Entries provided -
What follows belongs to an exercise in optimizing a design on an open flow for small area, a short achievable clock period and few clock cycles per item; a production flow would make more cautious choices.
In this exercise RTL edits were held to simulation tests only and were not proved equivalent to the original.
Power is estimated from default activity; no workload was simulated.

`design.v`:
```
module vm_fpu (
    input  wire        clk,
    input  wire        rst,
    input  wire        in_valid,
    output wire        in_ready,
    input  wire [7:0]  in_op,
    input  wire [63:0] in_a,
    input  wire [63:0] in_b,
    output reg         out_valid,
    output reg  [63:0] out_result
);
    localparam [1:0] K_ADD = 2'd0, K_MUL = 2'd1, K_DIV = 2'd2, K_SP = 2'd3;
    localparam [63:0] QNAN = 64'h7FF8000000000000;
    localparam integer DR  = 4;                     
    localparam integer DIT = (56 + DR - 1) / DR;    
    localparam integer NQ  = DR * DIT;              
    reg         va;
    reg  [1:0]  op1;             
    reg  [63:0] a1, b1;
    wire        a_adv;
    assign in_ready = !va || a_adv;
    always @(posedge clk) begin
        if (in_ready) begin
            a1  <= in_a;
            b1  <= in_b;
            op1 <= in_op[3:2];
        end
        if (rst)           va <= 1'b0;
        else if (in_ready) va <= in_valid;
    end
    wire [10:0] ea1   = a1[62:52];
    wire [10:0] eb1   = b1[62:52];
    wire        a_fz  = (a1[51:0] == 52'd0);
    wire        b_fz  = (b1[51:0] == 52'd0);
    wire        a_ez  = (ea1 == 11'd0);
    wire        b_ez  = (eb1 == 11'd0);
    wire        a_em  = &ea1;
    wire        b_em  = &eb1;
    wire        a_nan = a_em & !a_fz;
    wire        b_nan = b_em & !b_fz;
    wire        a_inf = a_em & a_fz;
    wire        b_inf = b_em & b_fz;
    wire        a_zero = a_ez & a_fz;
    wire        b_zero = b_ez & b_fz;
    wire        sa1   = a1[63];
    wire        sb1   = b1[63] ^ (op1 == 2'd1);
    wire        ps1   = a1[63] ^ b1[63];
    wire [10:0] ea1e  = a_ez ? 11'd1 : ea1;
    wire [10:0] eb1e  = b_ez ? 11'd1 : eb1;
    wire [52:0] ma1   = {!a_ez, a1[51:0]};
    wire [52:0] mb1   = {!b_ez, b1[51:0]};
    reg special1, sp_nan1, sp_inf1, sp_sign1;
    always @(*) begin
        special1 = 1'b1;
        sp_nan1  = 1'b0;
        sp_inf1  = 1'b0;
        sp_sign1 = ps1;
        if (!op1[1]) begin
            sp_sign1 = a_inf ? sa1 : sb1;
            if (a_nan || b_nan || (a_inf && b_inf && sa1 != sb1)) sp_nan1 = 1'b1;
            else if (a_inf || b_inf)                              sp_inf1 = 1'b1;
            else                                                  special1 = 1'b0;
        end else if (!op1[0]) begin
            if (a_nan || b_nan || (a_inf && b_zero) || (a_zero && b_inf)) sp_nan1 = 1'b1;
            else if (a_inf || b_inf)                                      sp_inf1 = 1'b1;
            else if (!(a_zero || b_zero))                                 special1 = 1'b0;
        end else begin
            if (a_nan || b_nan || (a_inf && b_inf) || (a_zero && b_zero)) sp_nan1 = 1'b1;
            else if (a_inf || b_zero)                                     sp_inf1 = 1'b1;
            else if (!(a_zero || b_inf))                                  special1 = 1'b0;
        end
    end
    reg         md_busy, md_div, md_norm, md_wait, md_sign;
    reg  [3:0]  md_cnt;
    reg  [52:0] ra, rb;
    reg  signed [12:0] me;
    reg  [57:0] S, C;
    reg  [NQ-1:0] Q, QM;
    reg         mcin;
    wire md_type1 = op1[1] & !special1;
    assign a_adv  = va & (!md_busy | (md_wait & !op1[1]));
    wire a_to_md  = a_adv & md_type1;
    wire a_to_b   = a_adv & !md_type1;
    wire md_iter  = md_busy & !md_norm & !md_wait;
    wire md_last  = md_iter & (md_cnt == (md_div ? DIT - 1 : 6));
    wire        a_ge  = (a1[62:0] >= b1[62:0]);
    wire [10:0] dab   = ea1e - eb1e;
    wire [10:0] dba   = eb1e - ea1e;
    wire [10:0] ediff = a_ge ? dab : dba;
    wire [52:0] xm    = a_ge ? ma1 : mb1;
    wire [52:0] ym    = a_ge ? mb1 : ma1;
    wire        xs    = a_ge ? sa1 : sb1;
    wire        ys    = a_ge ? sb1 : sa1;
    wire [10:0] xe    = a_ge ? ea1e : eb1e;
    wire [5:0]  ash   = (ediff[10:6] != 5'd0) ? 6'd63 : ediff[5:0];
    wire [56:0] yw    = {ym, 4'd0};
    wire [56:0] ysh   = yw >> ash;
    wire        jam   = |(yw & ~({57{1'b1}} << ash));
    wire [56:0] yal   = {ysh[56:1], ysh[0] | jam};
    wire        md_idle = !md_busy;
    wire        it_div  = md_idle ? op1[0] : md_div;
    wire [52:0] mopa    = md_idle ? ma1 : ra;
    wire [52:0] mopb    = md_idle ? mb1 : rb;
    wire [57:0] Sin     = md_idle ? (op1[0] ? {4'd0, ma1, 1'b0} : 58'd0) : S;
    wire [57:0] Cin     = md_idle ? 58'd0 : C;
    wire [NQ-1:0] Qin   = md_idle ? {NQ{1'b0}} : Q;
    wire [NQ-1:0] QMin  = md_idle ? {NQ{1'b1}} : QM;
    wire        cin_in  = md_idle ? 1'b0 : mcin;
    function [123:0] csa62(input [61:0] x, input [61:0] y, input [61:0] z);
        reg [61:0] s, c;
        begin
            s = x ^ y ^ z;
            c = ((x & y) | (x & z) | (y & z));
            csa62 = {s, c[60:0], 1'b0};
        end
    endfunction
    wire [7:0]  mbyte = mopb[7:0];
    wire [61:0] pp0 = mbyte[0] ? {9'd0, mopa}       : 62'd0;
    wire [61:0] pp1 = mbyte[1] ? {8'd0, mopa, 1'd0} : 62'd0;
    wire [61:0] pp2 = mbyte[2] ? {7'd0, mopa, 2'd0} : 62'd0;
    wire [61:0] pp3 = mbyte[3] ? {6'd0, mopa, 3'd0} : 62'd0;
    wire [61:0] pp4 = mbyte[4] ? {5'd0, mopa, 4'd0} : 62'd0;
    wire [61:0] pp5 = mbyte[5] ? {4'd0, mopa, 5'd0} : 62'd0;
    wire [61:0] pp6 = mbyte[6] ? {3'd0, mopa, 6'd0} : 62'd0;
    wire [61:0] pp7 = mbyte[7] ? {2'd0, mopa, 7'd0} : 62'd0;
    wire [61:0] ms0 = {9'd0, Sin[52:0]};
    wire [61:0] mc0 = {9'd0, Cin[52:0]};
    wire [123:0] t1a = csa62(pp0, pp1, pp2);
    wire [123:0] t1b = csa62(pp3, pp4, pp5);
    wire [123:0] t1c = csa62(pp6, pp7, ms0);
    wire [123:0] t2a = csa62(t1a[123:62], t1a[61:0], t1b[123:62]);
    wire [123:0] t2b = csa62(t1b[61:0], t1c[123:62], t1c[61:0]);
    wire [123:0] t3  = csa62(t2a[123:62], t2a[61:0], t2b[123:62]);
    wire [123:0] t4  = csa62(t3[123:62], t3[61:0], t2b[61:0]);
    wire [123:0] t5  = csa62(t4[123:62], t4[61:0], mc0);
    wire [61:0]  mS  = t5[123:62];
    wire [61:0]  mC  = t5[61:0];
    wire [8:0]   lowsum = {1'b0, mS[7:0]} + {1'b0, mC[7:0]} + {8'd0, cin_in};
    wire [57:0] dd  = {3'd0, mopb, 2'd0};
    wire [4:0]  ddt = dd[56:52];
    function [1:0] qsel(input [3:0] a, input [3:0] b);    
        reg [3:0] y;
        begin
            y    = a + b;
            qsel = {!y[3], y[3] & (y != 4'hF)};
        end
    endfunction
    function [1:0] qnext(input [4:0] s, input [4:0] c, input [4:0] dt);
        reg [3:0] ns, nc;
        begin
            ns    = s[4:1] ^ c[4:1] ^ dt[4:1];
            nc    = (s[3:0] & c[3:0]) | (s[3:0] & dt[3:0]) | (c[3:0] & dt[3:0]);
            qnext = qsel(ns, nc);
        end
    endfunction
    wire [58*(DR+1)-1:0] sxv, scv;    
    wire [DR:1] qpv, qnv;
    assign sxv[57:0] = Sin;
    assign scv[57:0] = Cin;
    assign {qpv[1], qnv[1]} = qsel(Sin[56:53], Cin[56:53]);
    genvar gj;
    generate
        for (gj = 1; gj <= DR; gj = gj + 1) begin : g_srt
            wire [57:0] ps = sxv[58*(gj-1) +: 58];
            wire [57:0] pc = scv[58*(gj-1) +: 58];
            wire [57:0] s2 = {ps[56:0], 1'b0};
            wire [57:0] c2 = {pc[56:0], 1'b0};
            wire [57:0] dm = qpv[gj] ? ~dd : (qnv[gj] ? dd : 58'd0);
            assign sxv[58*gj +: 58] = s2 ^ c2 ^ dm;
            assign scv[58*gj +: 58] = {((s2[56:0] & c2[56:0]) | (s2[56:0] & dm[56:0]) | (c2[56:0] & dm[56:0])), qpv[gj]};
            if (gj < DR) begin : g_next
                wire [1:0] cp = qnext(ps[55:51], pc[55:51], ~ddt);
                wire [1:0] cz = qnext(ps[55:51], pc[55:51], 5'd0);
                wire [1:0] cn = qnext(ps[55:51], pc[55:51], ddt);
                assign {qpv[gj+1], qnv[gj+1]} = qpv[gj] ? cp : (qnv[gj] ? cn : cz);
            end
        end
    endgenerate
    wire [57:0] dS = sxv[58*DR +: 58];
    wire [57:0] dC = scv[58*DR +: 58];
    wire [DR-1:0] dP, dN;
    generate
        for (gj = 1; gj <= DR; gj = gj + 1) begin : g_dig
            assign dP[DR-gj] = qpv[gj];
            assign dN[DR-gj] = qnv[gj];
        end
    endgenerate
    wire [DR:0]   dvs  = {1'b0, dP} - {1'b0, dN};
    wire [DR:0]   dvm  = dvs - 1'b1;
    wire          d_ge = (dP >= dN);
    wire          d_gt = (dP > dN);
    wire [NQ-1:0] dQ   = d_ge ? {Qin[NQ-1-DR:0], dvs[DR-1:0]} : {QMin[NQ-1-DR:0], dvs[DR-1:0]};
    wire [NQ-1:0] dQM  = d_gt ? {Qin[NQ-1-DR:0], dvm[DR-1:0]} : {QMin[NQ-1-DR:0], dvm[DR-1:0]};
    wire [57:0] it_S  = it_div ? dS  : {5'd0, mS[60:8]};
    wire [57:0] it_C  = it_div ? dC  : {5'd0, mC[60:8]};
    wire [NQ-1:0] it_Q  = it_div ? dQ : {lowsum[7:0], Qin[NQ-1:8]};
    wire [NQ-1:0] it_QM = dQM;
    wire        ra8 = (ra[52:45] == 8'd0);
    wire        rb8 = (rb[52:45] == 8'd0);
    wire [3:0]  nda = ra[52] ? 4'd0 : (ra8 ? 4'd8 : 4'd1);
    wire [3:0]  ndb = rb[52] ? 4'd0 : (rb8 ? 4'd8 : 4'd1);
    always @(posedge clk) begin
        if (rst) begin
            md_busy <= 1'b0;
            md_norm <= 1'b0;
            md_wait <= 1'b0;
        end else if (a_to_md) begin
            md_busy <= 1'b1;
            md_div  <= op1[0];
            md_sign <= ps1;
            ra      <= ma1;
            me      <= op1[0] ? $signed({2'b0, ea1e}) - $signed({2'b0, eb1e}) + 13'sd1023
                              : $signed({2'b0, ea1e}) + $signed({2'b0, eb1e}) - 13'sd1023;
            if (!a_ez && !b_ez) begin
                md_norm <= 1'b0;
                md_cnt  <= 4'd1;
                rb      <= op1[0] ? mb1 : {8'd0, mb1[52:8]};
                S       <= it_S;
                C       <= it_C;
                Q       <= it_Q;
                QM      <= it_QM;
                mcin    <= lowsum[8];
            end else begin
                md_norm <= 1'b1;
                rb      <= mb1;
            end
        end else if (md_busy) begin
            if (md_wait) begin
                md_wait <= 1'b0;
                md_busy <= 1'b0;
            end else if (md_norm) begin
                if (ra[52] && rb[52]) begin
                    md_norm <= 1'b0;
                    md_cnt  <= 4'd0;
                    S       <= md_div ? {4'd0, ra, 1'b0} : 58'd0;
                    C       <= 58'd0;
                    Q       <= {NQ{1'b0}};
                    QM      <= {NQ{1'b1}};
                    mcin    <= 1'b0;
                end else begin
                    ra <= ra[52] ? ra : (ra8 ? {ra[44:0], 8'd0} : {ra[51:0], 1'b0});
                    rb <= rb[52] ? rb : (rb8 ? {rb[44:0], 8'd0} : {rb[51:0], 1'b0});
                    me <= me - $signed({9'd0, nda})
                             + (md_div ? $signed({9'd0, ndb}) : -$signed({9'd0, ndb}));
                end
            end else begin
                md_cnt <= md_cnt + 4'd1;
                S      <= it_S;
                C      <= it_C;
                Q      <= it_Q;
                QM     <= it_QM;
                mcin   <= lowsum[8];
                if (!md_div) rb <= {8'd0, rb[52:8]};
                if (md_last) begin
                    if (md_div) md_wait <= 1'b1;
                    else        md_busy <= 1'b0;
                end
            end
        end
    end
    reg         v2, inv2, cin2, s2, zs2, st2, spn2, spi2;
    reg  [1:0]  k2;
    reg  [57:0] cx2, cy2;
    reg  signed [12:0] e2;
    always @(posedge clk) begin
        if (rst) v2 <= 1'b0;
        else     v2 <= md_last | a_to_b;
        if (md_last) begin
            k2   <= md_div ? K_DIV : K_MUL;
            cx2  <= md_div ? dS : {mS[57:0]};
            cy2  <= md_div ? dC : {mC[57:0]};
            inv2 <= 1'b0;
            cin2 <= md_div ? 1'b0 : cin_in;
            e2   <= me;
            s2   <= md_sign;
            zs2  <= 1'b0;
            st2  <= (Q[NQ-1:NQ-48] != 48'd0);
            spn2 <= 1'b0;
            spi2 <= 1'b0;
        end else begin
            k2   <= special1 ? K_SP : K_ADD;
            cx2  <= {1'b0, xm, 4'd0};
            cy2  <= {1'b0, yal};
            inv2 <= xs ^ ys;
            cin2 <= xs ^ ys;
            e2   <= $signed({2'b0, xe});
            s2   <= special1 ? sp_sign1 : xs;
            zs2  <= xs & ys;
            st2  <= 1'b0;
            spn2 <= sp_nan1;
            spi2 <= sp_inf1;
        end
    end
    wire [58:0] wsum = {cx2, cin2} + {cy2 ^ {58{inv2}}, cin2};
    wire [57:0] W    = wsum[58:1];
    wire        zW   = (W == 58'd0);
    wire [57:0] dreg = {3'd0, rb, 2'd0};
    wire        negd = ((W ^ dreg) == {(W[56:0] | dreg[56:0]), 1'b0});
    wire [NQ-1:0] Qsel = W[57] ? QM : Q;
    wire        qlow = (NQ > 56) ? (Qsel[NQ-57:0] != 0) : 1'b0;
    wire        isdiv2 = (k2 == K_DIV);
    wire [57:0] V2   = isdiv2 ? {1'b0, Qsel[NQ-1:NQ-56], 1'b0} : W;
    wire        e2pos = !e2[12] && (e2 != 13'sd0);
    wire        e2ge2 = !e2[12] && (e2[11:1] != 11'd0);
    wire [12:0] sidx  = 13'd57 - e2;                            
    wire        sok   = e2pos && (e2 <= 13'sd57);
    wire [56:0] sent  = sok ? (57'd1 << sidx[5:0]) : 57'd0;
    wire [5:0]  lzw;
    vm_fpu_lzc64 u_lzc (.v({W[56:0] | sent, 7'h7F}), .cnt(lzw));
    wire [5:0]  lz    = isdiv2 ? {5'd0, !Qsel[NQ-1] & e2ge2} : lzw;
    wire [12:0] ome   = 13'd1 - e2;
    wire [5:0]  rsat  = (e2 < -13'sd62) ? 6'd63 : ome[5:0];
    reg         dirl;
    reg  [5:0]  amt;
    always @(*) begin
        if (V2[57]) begin
            dirl = 1'b0;
            amt  = e2[12] ? rsat : 6'd1;
        end else if (e2pos) begin
            dirl = 1'b1;
            amt  = lz;
        end else begin
            dirl = 1'b0;
            amt  = rsat;
        end
    end
    reg         v3, dirl3, s3, st3, sp3, spn3, spi3;
    reg  [57:0] V3;
    reg  [5:0]  amt3;
    reg  signed [12:0] e3;
    always @(posedge clk) begin
        if (rst) v3 <= 1'b0;
        else     v3 <= v2;
        V3    <= V2;
        dirl3 <= dirl;
        amt3  <= amt;
        e3    <= e2;
        s3    <= (k2 == K_ADD && zW) ? zs2 : s2;
        st3   <= isdiv2 ? (!(zW | negd) | qlow) : st2;
        sp3   <= (k2 == K_SP);
        spn3  <= spn2;
        spi3  <= spi2;
    end
    function [57:0] rev58(input [57:0] x);
        integer i;
        begin
            for (i = 0; i < 58; i = i + 1) rev58[i] = x[57 - i];
        end
    endfunction
    wire [57:0] T3   = dirl3 ? rev58(V3) : V3;
    wire [57:0] U3   = T3 >> amt3;
    wire        lost = |(T3 & ~({58{1'b1}} << amt3));
    wire [57:0] N3   = dirl3 ? rev58(U3) : U3;
    wire [12:0] ef3  = dirl3 ? e3 - $signed({7'd0, amt3}) : e3 + $signed({7'd0, amt3});
    reg         v4, g4, st4, s4, sp4, spn4, spi4, ovf4;
    reg  [52:0] m4;
    reg  [10:0] ef4;
    always @(posedge clk) begin
        if (rst) v4 <= 1'b0;
        else     v4 <= v3;
        m4   <= N3[56:4];
        g4   <= N3[3];
        st4  <= (N3[2:0] != 3'd0) | st3 | (!dirl3 & lost);
        ef4  <= ef3[10:0];
        ovf4 <= !ef3[12] && (ef3 > 13'sd2046);
        s4   <= s3;
        sp4  <= sp3;
        spn4 <= spn3;
        spi4 <= spi3;
    end
    wire [10:0] expf = m4[52] ? ef4 : 11'd0;
    wire        rnd  = g4 & (st4 | m4[0]);
    wire [62:0] mag  = {expf, m4[51:0]} + {62'd0, rnd};
    wire [63:0] res  = sp4 ? (spn4 ? QNAN : {s4, spi4 ? 11'h7FF : 11'h000, 52'd0}) :
                       (m4[52] & ovf4) ? {s4, 11'h7FF, 52'd0} : {s4, mag};
    always @(posedge clk) begin
        if (rst) out_valid <= 1'b0;
        else     out_valid <= v4;
        out_result <= res;
    end
endmodule
module vm_fpu_lzc64 (
    input  wire [63:0] v,
    output wire [5:0]  cnt
);
    wire [31:0] z1;
    wire [31:0] c1;
    wire [15:0] z2;
    wire [31:0] c2;
    wire [7:0]  z3;
    wire [23:0] c3;
    wire [3:0]  z4;
    wire [15:0] c4;
    wire [1:0]  z5;
    wire [9:0]  c5;
    genvar i;
    generate
        for (i = 0; i < 32; i = i + 1) begin : g1
            assign z1[i] = ~(v[2*i+1] | v[2*i]);
            assign c1[i] = ~v[2*i+1];
        end
        for (i = 0; i < 16; i = i + 1) begin : g2
            assign z2[i] = z1[2*i+1] & z1[2*i];
            assign c2[2*i+1:2*i] = z1[2*i+1] ? {1'b1, c1[2*i]} : {1'b0, c1[2*i+1]};
        end
        for (i = 0; i < 8; i = i + 1) begin : g3
            assign z3[i] = z2[2*i+1] & z2[2*i];
            assign c3[3*i+2:3*i] = z2[2*i+1] ? {1'b1, c2[4*i+1:4*i]} : {1'b0, c2[4*i+3:4*i+2]};
        end
        for (i = 0; i < 4; i = i + 1) begin : g4
            assign z4[i] = z3[2*i+1] & z3[2*i];
            assign c4[4*i+3:4*i] = z3[2*i+1] ? {1'b1, c3[6*i+2:6*i]} : {1'b0, c3[6*i+5:6*i+3]};
        end
        for (i = 0; i < 2; i = i + 1) begin : g5
            assign z5[i] = z4[2*i+1] & z4[2*i];
            assign c5[5*i+4:5*i] = z4[2*i+1] ? {1'b1, c4[8*i+3:8*i]} : {1'b0, c4[8*i+7:8*i+4]};
        end
    endgenerate
    assign cnt = z5[1] ? {1'b1, c5[4:0]} : {1'b0, c5[9:5]};
endmodule
```
`run.sh`:
```
#!/bin/bash
# synth_recipe.tcl (not shown) runs the flow's synth.tcl, then flattens the netlist and writes it again
# the make line also repeats each setting of config.mk as NAME=value (left out here)
make -C /OpenROAD-flow-scripts/flow DESIGN_CONFIG=/design/flow/config.mk WORK_HOME=/design/flow/orfs CLKGATE_MAP_FILE= SYNTH_SCRIPT=/design/flow/synth_recipe.tcl finish
```
`config.mk`:
```
export PLATFORM = sky130hd
export DESIGN_NAME = vm_fpu
export DESIGN_NICKNAME = vm_fpu
export VERILOG_FILES = /design/flow/design.v
export SDC_FILE = /design/flow/constraint.sdc
export NUM_CORES = 4
export LEC_CHECK = 0
export CAP_MARGIN = 20
export CORE_MARGIN = 2
export CORE_UTILIZATION = 40
export SETUP_SLACK_MARGIN = 5
export SLEW_MARGIN = 20
```
`constraint.sdc`:
```
create_clock -name core_clock -period 14.0 [get_ports {clk}]
set_input_delay 2.8000 -clock core_clock [delete_from_list [all_inputs] [get_ports {clk}]]
set_output_delay 2.8000 -clock core_clock [all_outputs]
set_load 0.01 [all_outputs]
```
==> run_results.csv <==
group,metric,value,unit
clock_network,clkTransAtPathRegs,60,ps
setup_path,crit_family,"adder cells",
floorplan,die_h,464,um
setup_path,r2r_slack,5270,ps
setup_path,r2r_end,"cx2[32]",
timing,drv_slew,0,
hold_path,min_to,"s4",
synth,synth_edf_count,482,
floorplan,core_area,210000,sq um
clock_network,hold_buffers,0,
global_routing,antenna_found_initial,36,
hold_path,min_path_cells,0,
floorplan,dieArea,215000,sq um
final_layout,finalNonFillerCells,13000,
global_routing,track_usage,35.9,%
setup_path,cp-start-kind,"flop",
synth,ys_seq_elements,846,
floorplan,start_util,40.3,%
setup_path,slowest_delay,730,ps
drt,vias,81200,
final_layout,finish.utilization,44.8,%
global_routing,grt_pass1_vias,78200,
floorplan,die_width,464,um
setup_path,path_common_cell,"fa_1",
final_layout,final_common_cell,"inv_1",
drt,drt-pass1-iter-count,8,
floorplan,rows,168,
clock_network,cts_made_buffers,102,
timing,hold_viol,0,
placed_design,dp_hpwl,305,mm
synth,ys_seq_area_share,25.7,%
clock_network,cts.sinks,846,
placed_design,placed_cells,12800,
synth,syn-num-nets,11400,
setup_path,crit_type,"reg -> reg",
drt,drc,0,
synth,syn_inst,10200,
final_layout,nets,11300,
pwr,ir_worst_vdd,398,uV
global_routing,grt_pass1_wl,565,mm
pwr,power_density,264,nW/um^2
clock_network,tritoncts,"done",
clock_network,clockBufferDepth,3,
final_layout,fillers,20700,
setup_path,critPathMaxFanout,37,
synth,netlist_area,84600,sq um
pwr,p_leak,0.0393,uW
setup_path,arrival,9320,ps
clock_network,h-tree-depth,3,
run_status,outcome,"no timing/DRC/antenna violations",
timing,setup_tns,0,ps
synth,synth-warning-count,1,
synth,syn_area_per_cell,8.27,sq um
placed_design,routabilityCongestion,1.04,
final_layout,drive_above_1_share,7.90,%
timing,worst_pin_slew,1190,ps
drt,wl_per_cell,30.5,um
synth,yosys_most_used_dff,"edfxtp_1",
drt,drt_iter0_drc,10900,
final_layout,final_cell_mix,"inv_1, nand2_1, nor2_1",
timing,fin_crit,8730,ps
timing,finalSetupViolations,0,
global_routing,overflow,0,
synth,synthArstFlopShare,0,%
clock_network,root_buffer,"clkbuf_16",
synth,synth_cell_types,112,
drt,viasPerCell,6.23,
hold_path,hold_path.class,"reg -> reg",
setup_path,required,14590,ps
timing,rsz0062_at_grt,"false",
placed_design,portBuffers,198,
setup_path,end_kind,"flop",
clock_network,clk_latency,820,ps
drt,drt_wl_total,398,mm
setup_path,reg2regPathDepth,33,
setup_path,crit_cells,33,
setup_path,cp_slowest_cell,"a31oi_1",
flow_run,maxCapViolations,0,
final_layout,syn2layout_area_growth,11.1,%
timing,post-route-period-util,62.3,%
setup_path,critical_path_buf_inv_count,8,
timing,max_freq,115,MHz
setup_path,r2r-start,"md_busy",
drt,antenna_left,0,
hold_path,hold_start,"s3",
floorplan,io_pins,205,
timing,relSlewSlack,20.3,%
timing,clock-skew-final,71.7,ps
global_routing,grt_max_degree,145,
## cells in the mapped netlist (99+ instances only)
library cell | number | area [sq um]
a211oi_1 | 160 | 1200
inv_1 | 1161 | 4360
fa_1 | 651 | 13000
ha_1 | 351 | 4390
a31oi_1 | 99 | 619
o21ai_0 | 714 | 3570
xor2_1 | 167 | 1460
edfxtp_1 | 482 | 14500
mux2i_1 | 324 | 3240
nand3_1 | 214 | 1070
xnor2_1 | 131 | 1150
nand2_1 | 1113 | 4180
mux2_2 | 116 | 1310
nor2_1 | 1084 | 4070
nor3_1 | 163 | 816
a21oi_1 | 811 | 4060
dfxtp_1 | 364 | 7290
clkbuf_1 | 555 | 2080
## through the flow
stage / hold slack, ps / worst slack, ps / area [sq um] / power, uW
after floorplan: 310 / 5030 / 84600 / 14400
after global placement: 313 / 3420 / 89500 / 21100
after detailed placement: 316 / 3380 / 89500 / 21200
after CTS: 331 / 5010 / 93500 / 24300
after global routing: 335 / 4970 / 94000 / 26300
final: 327 / 5270 / 94000 / 24800
## where the power goes
part,total [uW],switching (uW),internal (uW)
logic,18000,11600,6410
clock network,2890,1260,1630
registers,3960,493,3460
total,24800,13300,11500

Directions - Go through the entries and report every line with the string "floorplan".

Response below -
floorplan,die_h,464,um
floorplan,core_area,210000,sq um
floorplan,dieArea,215000,sq um
floorplan,start_util,40.3,%
floorplan,die_width,464,um
floorplan,rows,168,
floorplan,io_pins,205,
after floorplan: 310 / 5030 / 84600 / 14400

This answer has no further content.